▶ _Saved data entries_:

◇ ◇ ◇ ◇ ◇

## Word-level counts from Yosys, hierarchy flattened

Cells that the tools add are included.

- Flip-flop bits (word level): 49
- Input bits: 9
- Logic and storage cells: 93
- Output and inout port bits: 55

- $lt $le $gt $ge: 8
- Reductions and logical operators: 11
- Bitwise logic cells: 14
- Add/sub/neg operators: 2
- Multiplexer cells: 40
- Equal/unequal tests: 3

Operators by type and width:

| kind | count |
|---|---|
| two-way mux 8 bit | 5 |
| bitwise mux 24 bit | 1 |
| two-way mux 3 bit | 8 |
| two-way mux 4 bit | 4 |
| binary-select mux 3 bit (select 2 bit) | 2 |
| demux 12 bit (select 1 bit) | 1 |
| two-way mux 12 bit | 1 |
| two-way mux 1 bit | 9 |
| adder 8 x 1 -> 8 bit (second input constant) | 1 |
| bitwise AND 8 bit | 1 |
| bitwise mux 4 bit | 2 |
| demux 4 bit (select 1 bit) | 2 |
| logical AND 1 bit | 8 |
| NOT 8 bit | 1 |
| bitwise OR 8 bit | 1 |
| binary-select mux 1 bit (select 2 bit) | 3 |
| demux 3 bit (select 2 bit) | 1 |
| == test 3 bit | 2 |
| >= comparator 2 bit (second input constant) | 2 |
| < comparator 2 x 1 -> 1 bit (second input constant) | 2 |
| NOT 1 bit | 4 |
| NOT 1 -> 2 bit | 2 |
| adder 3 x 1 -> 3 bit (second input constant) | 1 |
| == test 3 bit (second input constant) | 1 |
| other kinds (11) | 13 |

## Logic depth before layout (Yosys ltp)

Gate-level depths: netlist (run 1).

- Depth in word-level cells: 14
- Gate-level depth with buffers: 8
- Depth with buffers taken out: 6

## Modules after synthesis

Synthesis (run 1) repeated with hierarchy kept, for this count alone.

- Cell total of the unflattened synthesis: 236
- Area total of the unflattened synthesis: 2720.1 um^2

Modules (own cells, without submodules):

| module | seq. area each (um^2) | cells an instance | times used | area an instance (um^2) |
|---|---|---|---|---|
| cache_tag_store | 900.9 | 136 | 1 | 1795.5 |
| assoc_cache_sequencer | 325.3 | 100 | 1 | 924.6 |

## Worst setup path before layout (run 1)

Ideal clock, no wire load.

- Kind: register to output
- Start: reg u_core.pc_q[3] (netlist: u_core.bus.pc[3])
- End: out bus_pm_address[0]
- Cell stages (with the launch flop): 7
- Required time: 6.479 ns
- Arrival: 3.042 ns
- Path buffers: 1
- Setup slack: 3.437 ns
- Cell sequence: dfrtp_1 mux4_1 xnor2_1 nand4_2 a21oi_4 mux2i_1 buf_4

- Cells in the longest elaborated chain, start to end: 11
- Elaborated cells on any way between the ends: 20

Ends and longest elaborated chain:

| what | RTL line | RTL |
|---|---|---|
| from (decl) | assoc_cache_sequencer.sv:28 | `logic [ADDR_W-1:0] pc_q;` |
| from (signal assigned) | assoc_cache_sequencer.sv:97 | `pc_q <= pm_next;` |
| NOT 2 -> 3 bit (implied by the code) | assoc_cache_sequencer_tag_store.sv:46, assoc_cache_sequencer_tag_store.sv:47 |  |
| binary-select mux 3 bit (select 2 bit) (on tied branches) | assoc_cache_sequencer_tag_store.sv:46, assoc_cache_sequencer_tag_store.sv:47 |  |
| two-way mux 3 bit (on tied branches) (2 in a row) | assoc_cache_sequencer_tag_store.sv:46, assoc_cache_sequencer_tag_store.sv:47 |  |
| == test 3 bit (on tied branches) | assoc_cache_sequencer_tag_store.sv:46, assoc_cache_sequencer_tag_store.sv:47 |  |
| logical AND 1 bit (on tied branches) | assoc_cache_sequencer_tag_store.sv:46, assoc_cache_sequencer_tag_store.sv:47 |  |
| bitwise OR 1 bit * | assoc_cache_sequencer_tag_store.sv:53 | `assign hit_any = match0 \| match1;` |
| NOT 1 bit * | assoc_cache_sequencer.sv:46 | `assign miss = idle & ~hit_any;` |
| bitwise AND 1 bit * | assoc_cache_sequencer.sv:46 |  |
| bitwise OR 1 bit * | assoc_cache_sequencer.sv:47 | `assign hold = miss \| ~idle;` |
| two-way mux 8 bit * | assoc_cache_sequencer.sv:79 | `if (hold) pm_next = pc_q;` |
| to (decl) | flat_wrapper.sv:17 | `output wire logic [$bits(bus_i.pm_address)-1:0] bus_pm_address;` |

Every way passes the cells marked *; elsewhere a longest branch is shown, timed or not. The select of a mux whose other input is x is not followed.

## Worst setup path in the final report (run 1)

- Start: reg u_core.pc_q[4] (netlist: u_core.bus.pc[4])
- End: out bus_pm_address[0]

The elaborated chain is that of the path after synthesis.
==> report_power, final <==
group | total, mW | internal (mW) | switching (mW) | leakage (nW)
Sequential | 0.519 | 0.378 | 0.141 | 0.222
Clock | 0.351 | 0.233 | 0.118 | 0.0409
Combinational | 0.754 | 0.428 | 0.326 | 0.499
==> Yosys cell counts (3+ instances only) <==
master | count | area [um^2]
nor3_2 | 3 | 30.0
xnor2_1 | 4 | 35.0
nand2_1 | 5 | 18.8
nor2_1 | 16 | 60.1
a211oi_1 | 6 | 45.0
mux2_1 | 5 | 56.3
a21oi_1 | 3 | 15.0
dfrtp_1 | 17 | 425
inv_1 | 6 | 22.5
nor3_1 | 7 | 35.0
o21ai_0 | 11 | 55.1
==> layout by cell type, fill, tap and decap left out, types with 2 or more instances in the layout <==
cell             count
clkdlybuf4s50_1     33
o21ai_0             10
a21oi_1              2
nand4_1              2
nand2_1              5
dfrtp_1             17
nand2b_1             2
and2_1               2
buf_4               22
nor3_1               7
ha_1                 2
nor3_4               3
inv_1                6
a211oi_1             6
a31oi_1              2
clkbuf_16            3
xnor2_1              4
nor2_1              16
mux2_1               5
`config.mk`:
```
export PLATFORM = sky130hd
export DESIGN_NAME = rep_serial_encoder
export DESIGN_NICKNAME = d
export VERILOG_FILES = /design/src/rtl/rep_code_pkg.sv /design/src/rtl/rep_chip_counter.sv /design/src/rtl/rep_serial_encoder.sv
export SDC_FILE = /design/constraint.sdc
export NUM_CORES = 1
export LEC_CHECK = 0
export CORE_MARGIN = 2
export CORE_UTILIZATION = 48
export CTS_CLUSTER_SIZE = 24
export DETAILED_ROUTE_END_ITERATION = 16
export PLACE_DENSITY = 0.87
export SYNTH_ARGS = -nofsm -noshare
export SYNTH_HDL_FRONTEND = slang
export SYNTH_HIERARCHICAL = 1
export SYNTH_SLANG_ARGS = --single-unit
```
`constraint.sdc`:
```
create_clock -name clk -period 1.8 [get_ports clk]
set_input_delay 0.36 -clock clk [delete_from_list [all_inputs] [get_ports clk]]
set_output_delay 0.36 -clock clk [all_outputs]
set_load 0.02 [all_outputs]
```
===== config.mk =====
export PLATFORM = sky130hd
export DESIGN_NAME = fetch_unit
export DESIGN_NICKNAME = d
export VERILOG_FILES = /design/src/rtl/cpu_pkg.sv /design/src/rtl/fetch_fifo.sv /design/src/rtl/fetch_unit.sv
export SDC_FILE = /design/constraint.sdc
export NUM_CORES = 1
export LEC_CHECK = 0
export ABC_AREA = 1
export CORE_UTILIZATION = 59
export CTS_BUF_LIST = sky130_fd_sc_hd__clkbuf_8
export DETAILED_ROUTE_END_ITERATION = 10
export GPL_ROUTABILITY_DRIVEN = 0
export PLACE_DENSITY = 0.88
export SYNTH_ARGS = -nofsm -noshare
export SYNTH_HDL_FRONTEND = slang
export SYNTH_SLANG_ARGS = --single-unit

===== constraint.sdc =====
create_clock -name clk -period 10.1 [get_ports clk]
set_input_delay 2.02 -clock clk [delete_from_list [all_inputs] [get_ports clk]]
set_output_delay 2.02 -clock clk [all_outputs]
set_load 0.02 [all_outputs]

===== src/rtl/cpu_pkg.sv =====
// Shared CPU definitions: word size and instruction field positions.
package cpu_pkg;
  localparam int WORD_BYTES = 4;

  localparam int OPC_HI     = 31;
  localparam int OPC_LO     = 26;
  localparam int IMM_SEL    = 30;
  localparam int ALU_OP_HI  = 29;
  localparam int ALU_OP_LO  = 26;
  localparam int RS_HI      = 25;
  localparam int RS_LO      = 21;
  localparam int RT_HI      = 20;
  localparam int RT_LO      = 16;
  localparam int RD_HI      = 15;
  localparam int RD_LO      = 11;
  localparam int IMM_HI     = 15;
  localparam int IMM_LO     = 0;

  function automatic logic [5:0] opcOf(input logic [31:0] instr);
    return instr[OPC_HI:OPC_LO];
  endfunction
endpackage


===== src/rtl/fetch_fifo.sv =====
// Prefetch FIFO of {pc, instr} entries; flush beats push and pop.
module fetch_fifo #(
  parameter int DW    = 64,
  parameter int DEPTH = 2
) (
  input  logic                   clk,
  input  logic                   reset,
  input  logic                   push,
  input  logic                   pop,
  input  logic                   flush,
  input  logic [DW-1:0]          wrData,
  output logic [DW-1:0]          rdData,
  output logic [$clog2(DEPTH):0] count,
  output logic                   empty,
  output logic                   full
);
  localparam int AW = $clog2(DEPTH);
  localparam int CW = AW + 1;

  logic [DEPTH-1:0][DW-1:0] mem;
  logic [AW-1:0]            rdPtr, wrPtr;
  logic                     doPush, doPop;

  assign empty  = (count == '0);
  assign full   = (count == CW'(DEPTH));
  assign doPop  = pop & ~empty;
  // A push into a full FIFO is only legal when the head leaves the same edge.
  assign doPush = push & (~full | doPop);
  assign rdData = mem[rdPtr];

  // Storage, pointers and occupancy; head storage cleared on reset.
  always_ff @(posedge clk or posedge reset) begin
    if (reset) begin
      mem   <= '0;
      rdPtr <= '0;
      wrPtr <= '0;
      count <= '0;
    end else if (flush) begin
      rdPtr <= '0;
      wrPtr <= '0;
      count <= '0;
    end else begin
      if (doPush) begin
        mem[wrPtr] <= wrData;
        wrPtr      <= wrPtr + AW'(1);
      end
      if (doPop) rdPtr <= rdPtr + AW'(1);
      case ({doPush, doPop})
        2'b10:   count <= count + CW'(1);
        2'b01:   count <= count - CW'(1);
        default: ;
      endcase
    end
  end
endmodule


===== src/rtl/fetch_unit.sv =====
// Instruction fetch: PC, single-outstanding imem request, prefetch FIFO, redirect.
module fetch_unit
  import cpu_pkg::*;
#(
  parameter int               WIDTH    = 32,
  parameter int               DEPTH    = 2,
  parameter logic [WIDTH-1:0] RESET_PC = '0
) (
  input  logic             clk,
  input  logic             reset,
  output logic             imem_req,
  output logic [WIDTH-1:0] imem_addr,
  input  logic             imem_ack,
  input  logic [WIDTH-1:0] imem_rdata,
  output logic [WIDTH-1:0] ir_out,
  output logic [WIDTH-1:0] ir_pc,
  output logic             ir_valid,
  input  logic             ir_ready,
  input  logic             redirect,
  input  logic [WIDTH-1:0] redirect_pc
);
  localparam int CW = $clog2(DEPTH) + 1;

  logic [WIDTH-1:0]   fetchPc, target, redirAligned;
  logic               squash, ackFire, push, pop, fifoEmpty, unusedFull;
  logic [CW-1:0]      count, countNext;
  logic [2*WIDTH-1:0] head;

  assign imem_addr    = fetchPc;
  assign ackFire      = imem_req & imem_ack;
  // Data returning for a squashed or simultaneously redirected fetch is dropped.
  assign push         = ackFire & ~squash & ~redirect;
  assign ir_valid     = ~fifoEmpty;
  assign pop          = ir_valid & ir_ready & ~redirect;
  assign redirAligned = redirect_pc & ~WIDTH'(WORD_BYTES - 1);
  assign ir_out       = fifoEmpty ? '0 : head[WIDTH-1:0];
  assign ir_pc        = fifoEmpty ? '0 : head[2*WIDTH-1:WIDTH];

  fetch_fifo #(.DW(2*WIDTH), .DEPTH(DEPTH)) uFifo (
    .clk    (clk),
    .reset  (reset),
    .push   (push),
    .pop    (pop),
    .flush  (redirect),
    .wrData ({fetchPc, imem_rdata}),
    .rdData (head),
    .count  (count),
    .empty  (fifoEmpty),
    .full   (unusedFull)
  );

  // Occupancy after this edge; drives whether the next request goes out.
  always_comb begin
    countNext = count;
    if (redirect) countNext = '0;
    else begin
      case ({push, pop})
        2'b10:   countNext = count + CW'(1);
        2'b01:   countNext = count - CW'(1);
        default: ;
      endcase
    end
  end

  // PC / request / squash state; the address never moves under a live request.
  always_ff @(posedge clk or posedge reset) begin
    if (reset) begin
      fetchPc  <= RESET_PC;
      imem_req <= 1'b0;
      squash   <= 1'b0;
      target   <= '0;
    end else begin
      imem_req <= (countNext < CW'(DEPTH));
      if (redirect) begin
        if (!imem_req || imem_ack) begin
          fetchPc <= redirAligned;
          squash  <= 1'b0;
        end else begin
          squash  <= 1'b1;
          target  <= redirAligned;
        end
      end else if (ackFire) begin
        if (squash) begin
          fetchPc <= target;
          squash  <= 1'b0;
        end else begin
          fetchPc <= fetchPc + WIDTH'(WORD_BYTES);
        end
      end
    end
  end
endmodule
module sumador_serie #(
  parameter int N = 8
) (
  input  logic         clk,
  input  logic         rst_n,
  input  logic         inicio,
  input  logic [N-1:0] A,
  input  logic [N-1:0] B,
`ifdef SUMADOR_SERIE_RESTA_EN
  input  logic         resta,
`endif
  output logic [N-1:0] S,
  output logic         Cout,
  output logic         ocupado,
  output logic         fin
);

  // The counter must be able to hold the value N after the last bit.
  localparam int CW = (N < 2) ? 1 : $clog2(N + 1);

  localparam logic [1:0] REPOSO = 2'd0;
  localparam logic [1:0] SUMA   = 2'd1;
  localparam logic [1:0] FIN    = 2'd2;

  logic [1:0]    state;
  logic [N-1:0]  reg_a;
  logic [N-1:0]  reg_b;
  logic [N-1:0]  sum_reg;
  logic [N-1:0]  sum_next;
  logic [CW-1:0] cnt;
  logic          carry;
  logic          resta_sel;

  logic          ha1_s;
  logic          ha1_c;
  logic          fa_s;
  logic          ha2_c;
  logic          fa_c;

  // Subtraction is two's complement: invert B and inject a carry-in of 1.
  // Without the optional feature the select is tied off so the load path is
  // exactly the addition path.
`ifdef SUMADOR_SERIE_RESTA_EN
  assign resta_sel = resta;
`else
  assign resta_sel = 1'b0;
`endif

  // Full adder on the current LSBs: the first half adder combines the two
  // operand bits, the second folds in the stored carry, and the two partial
  // carries can never both be 1, so an OR gives the majority function.
  medio_sumador u_ha1 (
    .a (reg_a[0]),
    .b (reg_b[0]),
    .s (ha1_s),
    .c (ha1_c)
  );

  medio_sumador u_ha2 (
    .a (ha1_s),
    .b (carry),
    .s (fa_s),
    .c (ha2_c)
  );

  assign fa_c = ha1_c | ha2_c;

  // The serial sum enters at the MSB and drifts right, so after N bits the
  // first (LSB) result bit ends up in position 0. Written as shift-then-set
  // so that the N=1 case needs no special slicing.
  always_comb begin
    sum_next        = sum_reg >> 1;
    sum_next[N-1]   = fa_s;
  end

  // Control and datapath state. REPOSO waits for a start request, SUMA
  // processes one bit per edge and publishes S/Cout on the last bit, and FIN
  // is a single cycle that drives the completion pulse before returning to
  // idle. Start requests outside REPOSO fall through untouched, which is what
  // makes them ignored while busy. S and Cout are only written on the last
  // SUMA edge so the partial serial sum never appears on the outputs.
  always_ff @(posedge clk or negedge rst_n) begin
    if (!rst_n) begin
      state   <= REPOSO;
      reg_a   <= '0;
      reg_b   <= '0;
      sum_reg <= '0;
      carry   <= 1'b0;
      cnt     <= '0;
      S       <= '0;
      Cout    <= 1'b0;
    end else begin
      case (state)
        REPOSO: begin
          if (inicio) begin
            reg_a <= A;
            reg_b <= resta_sel ? ~B : B;
            carry <= resta_sel;
            cnt   <= '0;
            state <= SUMA;
          end
        end
        SUMA: begin
          reg_a   <= reg_a >> 1;
          reg_b   <= reg_b >> 1;
          sum_reg <= sum_next;
          carry   <= fa_c;
          cnt     <= cnt + 1'b1;
          if (cnt == CW'(N - 1)) begin
            S     <= sum_next;
            Cout  <= fa_c;
            state <= FIN;
          end
        end
        FIN: begin
          state <= REPOSO;
        end
        default: begin
          state <= REPOSO;
        end
      endcase
    end
  end

  // Status flags come straight from the registered state.
  assign ocupado = (state != REPOSO);
  assign fin     = (state == FIN);

endmodule

==> config.mk <==
export PLATFORM = sky130hd
export DESIGN_NAME = sumador_serie
export DESIGN_NICKNAME = d
export VERILOG_FILES = /design/src/rtl/sumador_serie.sv
export SDC_FILE = /design/constraint.sdc
export NUM_CORES = 1
export LEC_CHECK = 0
export CORE_MARGIN = 2
export CORE_UTILIZATION = 51
export CTS_CLUSTER_SIZE = 10
export DETAILED_ROUTE_END_ITERATION = 8
export HOLD_SLACK_MARGIN = 0.15
export PLACE_DENSITY = 0.78
export SLEW_MARGIN = 20
export SYNTH_ARGS = -nofsm -noshare
export SYNTH_HDL_FRONTEND = slang
export SYNTH_SLANG_ARGS = --single-unit
==> constraint.sdc <==
create_clock -name clk -period 1.7 [get_ports clk]
set_input_delay 0.34 -clock clk [delete_from_list [all_inputs] [get_ports clk]]
set_output_delay 0.34 -clock clk [all_outputs]
set_load 0.1 [all_outputs]
### src/rtl/density_writer.sv
// Write-side owner of the fluid-density BRAM: clears every cell to INIT_DENSITY, then streams cells in raster order.
// Optional macro BARRIER_PAINT_EN adds single-cell barrier paint/erase writes that take priority over the stream.
module density_writer #(
    parameter int         BRAM_DEPTH   = 31570,
    parameter int         GRID_W       = 205,
    parameter int         GRID_H       = 154,
    parameter logic [7:0] INIT_DENSITY = 8'd28
) (
    input  logic                          pixel_clk_in,
    input  logic                          rst_in,
    input  logic                          init_in,
    input  logic [8:0][7:0]               cell_data_in,
    input  logic                          cell_valid_in,
    output logic                          cell_ready_out,
    input  logic                          paint_valid_in,
    input  logic [7:0]                    paint_x_in,
    input  logic [7:0]                    paint_y_in,
    input  logic                          paint_erase_in,
    output logic                          paint_ack_out,
    output logic [$clog2(BRAM_DEPTH)-1:0] bram_addr_out,
    output logic [8:0][7:0]               bram_data_out,
    output logic                          bram_we_out,
    output logic                          busy_out,
    output logic                          frame_done_out
);

    localparam int                AW           = $clog2(BRAM_DEPTH);
    localparam logic [AW-1:0]     LAST         = AW'(BRAM_DEPTH - 1);
    localparam logic [8:0][7:0]   INIT_CELL    = {9{INIT_DENSITY}};
    localparam logic [8:0][7:0]   BARRIER_CELL = {9{8'hFF}};

    if (BRAM_DEPTH != GRID_W * GRID_H) begin : g_bad_depth
        $error("BRAM_DEPTH must equal GRID_W*GRID_H");
    end
    if (INIT_DENSITY == 8'hFF) begin : g_bad_init
        $error("INIT_DENSITY must differ from the barrier value");
    end

    typedef enum logic {CLEAR, RUN} state_t;

    state_t          state, state_nx;
    logic [AW-1:0]   clr_ptr, clr_ptr_nx;
    logic [AW-1:0]   str_ptr, str_ptr_nx;

    logic            wr_en_p0;
    logic [AW-1:0]   wr_addr_p0;
    logic [8:0][7:0] wr_data_p0;
    logic            frame_end_p0;
    logic            ack_p0;
    logic            busy;
    logic            ready;

    logic            paint_take;
    logic [AW-1:0]   paint_addr;
    logic [8:0][7:0] paint_cell;

    function automatic logic [AW-1:0] wrap_inc(input logic [AW-1:0] p);
        return (p == LAST) ? '0 : p + 1'b1;
    endfunction

`ifdef BARRIER_PAINT_EN
    logic paint_in_range;

    assign paint_in_range = (32'(paint_x_in) < GRID_W) && (32'(paint_y_in) < GRID_H);
    assign paint_take     = paint_valid_in && paint_in_range && !init_in;
    // Full-width product first so a large y cannot alias before the final truncation.
    assign paint_addr     = AW'(32'(paint_x_in) + 32'(GRID_W) * 32'(paint_y_in));
    assign paint_cell     = paint_erase_in ? INIT_CELL : BARRIER_CELL;
`else
    logic unused_paint;

    assign unused_paint = ^{paint_valid_in, paint_x_in, paint_y_in, paint_erase_in};
    assign paint_take   = 1'b0;
    assign paint_addr   = '0;
    assign paint_cell   = INIT_CELL;
`endif

    always_comb begin
        state_nx     = state;
        clr_ptr_nx   = clr_ptr;
        str_ptr_nx   = str_ptr;
        wr_en_p0     = 1'b0;
        wr_addr_p0   = bram_addr_out;
        wr_data_p0   = bram_data_out;
        frame_end_p0 = 1'b0;
        ack_p0       = 1'b0;
        busy         = 1'b0;
        ready        = 1'b0;
        case (state)
            CLEAR: begin
                busy = 1'b1;
                if (init_in) begin
                    clr_ptr_nx = '0;
                end else begin
                    wr_en_p0   = 1'b1;
                    wr_addr_p0 = clr_ptr;
                    wr_data_p0 = INIT_CELL;
                    clr_ptr_nx = wrap_inc(clr_ptr);
                    if (clr_ptr == LAST) state_nx = RUN;
                end
            end
            RUN: begin
                if (init_in) begin
                    state_nx   = CLEAR;
                    clr_ptr_nx = '0;
                    str_ptr_nx = '0;
                end else if (paint_take) begin
                    wr_en_p0   = 1'b1;
                    wr_addr_p0 = paint_addr;
                    wr_data_p0 = paint_cell;
                    ack_p0     = 1'b1;
                end else begin
                    ready = 1'b1;
                    if (cell_valid_in) begin
                        wr_en_p0     = 1'b1;
                        wr_addr_p0   = str_ptr;
                        wr_data_p0   = cell_data_in;
                        frame_end_p0 = (str_ptr == LAST);
                        str_ptr_nx   = wrap_inc(str_ptr);
                    end
                end
            end
        endcase
    end

    assign busy_out       = busy && !rst_in;
    assign cell_ready_out = ready && !rst_in;

    // p0 -> p1: write request registered onto the BRAM port
    always_ff @(posedge pixel_clk_in) begin
        if (rst_in) begin
            state          <= CLEAR;
            clr_ptr        <= '0;
            str_ptr        <= '0;
            bram_we_out    <= 1'b0;
            bram_addr_out  <= '0;
            bram_data_out  <= '0;
            frame_done_out <= 1'b0;
            paint_ack_out  <= 1'b0;
        end else begin
            state          <= state_nx;
            clr_ptr        <= clr_ptr_nx;
            str_ptr        <= str_ptr_nx;
            bram_we_out    <= wr_en_p0;
            bram_addr_out  <= wr_addr_p0;
            bram_data_out  <= wr_data_p0;
            frame_done_out <= frame_end_p0;
            paint_ack_out  <= ack_p0;
        end
    end

endmodule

◇ ◇ ◇ ◇ ◇

When a line in the data contains the string "comparator", copy that line.

▶ _REPLY_:
| >= comparator 2 bit (second input constant) | 2 |
| < comparator 2 x 1 -> 1 bit (second input constant) | 2 |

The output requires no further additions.